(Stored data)
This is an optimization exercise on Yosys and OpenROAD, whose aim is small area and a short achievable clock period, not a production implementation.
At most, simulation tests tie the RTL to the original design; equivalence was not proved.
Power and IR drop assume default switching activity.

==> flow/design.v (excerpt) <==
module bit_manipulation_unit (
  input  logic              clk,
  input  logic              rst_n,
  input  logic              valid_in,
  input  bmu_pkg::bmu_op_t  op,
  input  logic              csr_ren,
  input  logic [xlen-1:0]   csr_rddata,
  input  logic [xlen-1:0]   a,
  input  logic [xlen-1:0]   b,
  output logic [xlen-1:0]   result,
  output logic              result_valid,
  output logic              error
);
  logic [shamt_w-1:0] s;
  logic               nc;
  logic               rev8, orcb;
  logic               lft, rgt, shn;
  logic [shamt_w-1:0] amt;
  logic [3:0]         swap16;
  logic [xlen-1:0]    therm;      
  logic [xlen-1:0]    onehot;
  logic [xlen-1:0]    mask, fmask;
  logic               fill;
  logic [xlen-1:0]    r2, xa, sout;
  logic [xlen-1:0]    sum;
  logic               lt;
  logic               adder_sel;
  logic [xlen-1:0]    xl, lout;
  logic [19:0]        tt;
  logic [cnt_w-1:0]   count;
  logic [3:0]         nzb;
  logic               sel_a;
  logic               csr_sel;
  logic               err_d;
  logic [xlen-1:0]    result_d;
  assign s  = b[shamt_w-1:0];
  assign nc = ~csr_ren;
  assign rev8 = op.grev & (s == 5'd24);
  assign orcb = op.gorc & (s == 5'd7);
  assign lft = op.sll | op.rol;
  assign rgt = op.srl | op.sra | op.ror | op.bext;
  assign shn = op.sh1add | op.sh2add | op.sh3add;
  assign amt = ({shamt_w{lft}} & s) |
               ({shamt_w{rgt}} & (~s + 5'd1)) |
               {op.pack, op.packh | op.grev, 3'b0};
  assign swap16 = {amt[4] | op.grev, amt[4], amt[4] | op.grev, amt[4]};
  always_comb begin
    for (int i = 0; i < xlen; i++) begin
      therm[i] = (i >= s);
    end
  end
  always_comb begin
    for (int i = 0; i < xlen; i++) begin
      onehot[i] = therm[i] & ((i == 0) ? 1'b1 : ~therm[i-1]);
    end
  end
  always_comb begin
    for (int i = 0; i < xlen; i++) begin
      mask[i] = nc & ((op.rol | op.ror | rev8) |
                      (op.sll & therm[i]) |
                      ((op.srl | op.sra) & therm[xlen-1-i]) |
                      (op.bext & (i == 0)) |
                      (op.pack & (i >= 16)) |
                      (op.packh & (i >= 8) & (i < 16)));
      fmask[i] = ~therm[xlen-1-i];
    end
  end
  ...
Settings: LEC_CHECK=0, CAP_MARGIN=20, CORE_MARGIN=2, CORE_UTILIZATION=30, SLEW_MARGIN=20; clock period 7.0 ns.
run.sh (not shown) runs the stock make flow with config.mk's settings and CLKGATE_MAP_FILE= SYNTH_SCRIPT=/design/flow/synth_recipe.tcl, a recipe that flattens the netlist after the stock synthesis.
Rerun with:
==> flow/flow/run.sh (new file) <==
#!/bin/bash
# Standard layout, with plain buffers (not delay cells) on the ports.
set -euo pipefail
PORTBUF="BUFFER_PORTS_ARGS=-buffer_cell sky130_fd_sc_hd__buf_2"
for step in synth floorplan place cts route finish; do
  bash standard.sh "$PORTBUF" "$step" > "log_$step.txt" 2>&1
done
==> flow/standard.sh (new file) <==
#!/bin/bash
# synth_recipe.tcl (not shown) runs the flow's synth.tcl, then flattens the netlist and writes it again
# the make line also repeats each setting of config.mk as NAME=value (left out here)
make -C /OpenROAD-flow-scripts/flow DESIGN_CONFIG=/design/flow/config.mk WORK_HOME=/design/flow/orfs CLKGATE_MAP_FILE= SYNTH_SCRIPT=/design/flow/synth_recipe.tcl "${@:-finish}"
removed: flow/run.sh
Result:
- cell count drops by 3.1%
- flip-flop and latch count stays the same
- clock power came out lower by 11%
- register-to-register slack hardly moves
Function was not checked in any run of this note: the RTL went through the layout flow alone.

▸ **TRY IT**: Restate each line of the records above without any deviation.

▸ **RESULT OF THIS EXERCISE**:
This is an optimization exercise on Yosys and OpenROAD, whose aim is small area and a short achievable clock period, not a production implementation.
At most, simulation tests tie the RTL to the original design; equivalence was not proved.
Power and IR drop assume default switching activity.

==> flow/design.v (excerpt) <==
module bit_manipulation_unit (
  input  logic              clk,
  input  logic              rst_n,
  input  logic              valid_in,
  input  bmu_pkg::bmu_op_t  op,
  input  logic              csr_ren,
  input  logic [xlen-1:0]   csr_rddata,
  input  logic [xlen-1:0]   a,
  input  logic [xlen-1:0]   b,
  output logic [xlen-1:0]   result,
  output logic              result_valid,
  output logic              error
);
  logic [shamt_w-1:0] s;
  logic               nc;
  logic               rev8, orcb;
  logic               lft, rgt, shn;
  logic [shamt_w-1:0] amt;
  logic [3:0]         swap16;
  logic [xlen-1:0]    therm;      
  logic [xlen-1:0]    onehot;
  logic [xlen-1:0]    mask, fmask;
  logic               fill;
  logic [xlen-1:0]    r2, xa, sout;
  logic [xlen-1:0]    sum;
  logic               lt;
  logic               adder_sel;
  logic [xlen-1:0]    xl, lout;
  logic [19:0]        tt;
  logic [cnt_w-1:0]   count;
  logic [3:0]         nzb;
  logic               sel_a;
  logic               csr_sel;
  logic               err_d;
  logic [xlen-1:0]    result_d;
  assign s  = b[shamt_w-1:0];
  assign nc = ~csr_ren;
  assign rev8 = op.grev & (s == 5'd24);
  assign orcb = op.gorc & (s == 5'd7);
  assign lft = op.sll | op.rol;
  assign rgt = op.srl | op.sra | op.ror | op.bext;
  assign shn = op.sh1add | op.sh2add | op.sh3add;
  assign amt = ({shamt_w{lft}} & s) |
               ({shamt_w{rgt}} & (~s + 5'd1)) |
               {op.pack, op.packh | op.grev, 3'b0};
  assign swap16 = {amt[4] | op.grev, amt[4], amt[4] | op.grev, amt[4]};
  always_comb begin
    for (int i = 0; i < xlen; i++) begin
      therm[i] = (i >= s);
    end
  end
  always_comb begin
    for (int i = 0; i < xlen; i++) begin
      onehot[i] = therm[i] & ((i == 0) ? 1'b1 : ~therm[i-1]);
    end
  end
  always_comb begin
    for (int i = 0; i < xlen; i++) begin
      mask[i] = nc & ((op.rol | op.ror | rev8) |
                      (op.sll & therm[i]) |
                      ((op.srl | op.sra) & therm[xlen-1-i]) |
                      (op.bext & (i == 0)) |
                      (op.pack & (i >= 16)) |
                      (op.packh & (i >= 8) & (i < 16)));
      fmask[i] = ~therm[xlen-1-i];
    end
  end
  ...
Settings: LEC_CHECK=0, CAP_MARGIN=20, CORE_MARGIN=2, CORE_UTILIZATION=30, SLEW_MARGIN=20; clock period 7.0 ns.
run.sh (not shown) runs the stock make flow with config.mk's settings and CLKGATE_MAP_FILE= SYNTH_SCRIPT=/design/flow/synth_recipe.tcl, a recipe that flattens the netlist after the stock synthesis.
Rerun with:
==> flow/flow/run.sh (new file) <==
#!/bin/bash
# Standard layout, with plain buffers (not delay cells) on the ports.
set -euo pipefail
PORTBUF="BUFFER_PORTS_ARGS=-buffer_cell sky130_fd_sc_hd__buf_2"
for step in synth floorplan place cts route finish; do
  bash standard.sh "$PORTBUF" "$step" > "log_$step.txt" 2>&1
done
==> flow/standard.sh (new file) <==
#!/bin/bash
# synth_recipe.tcl (not shown) runs the flow's synth.tcl, then flattens the netlist and writes it again
# the make line also repeats each setting of config.mk as NAME=value (left out here)
make -C /OpenROAD-flow-scripts/flow DESIGN_CONFIG=/design/flow/config.mk WORK_HOME=/design/flow/orfs CLKGATE_MAP_FILE= SYNTH_SCRIPT=/design/flow/synth_recipe.tcl "${@:-finish}"
removed: flow/run.sh
Result:
- cell count drops by 3.1%
- flip-flop and latch count stays the same
- clock power came out lower by 11%
- register-to-register slack hardly moves
Function was not checked in any run of this note: the RTL went through the layout flow alone.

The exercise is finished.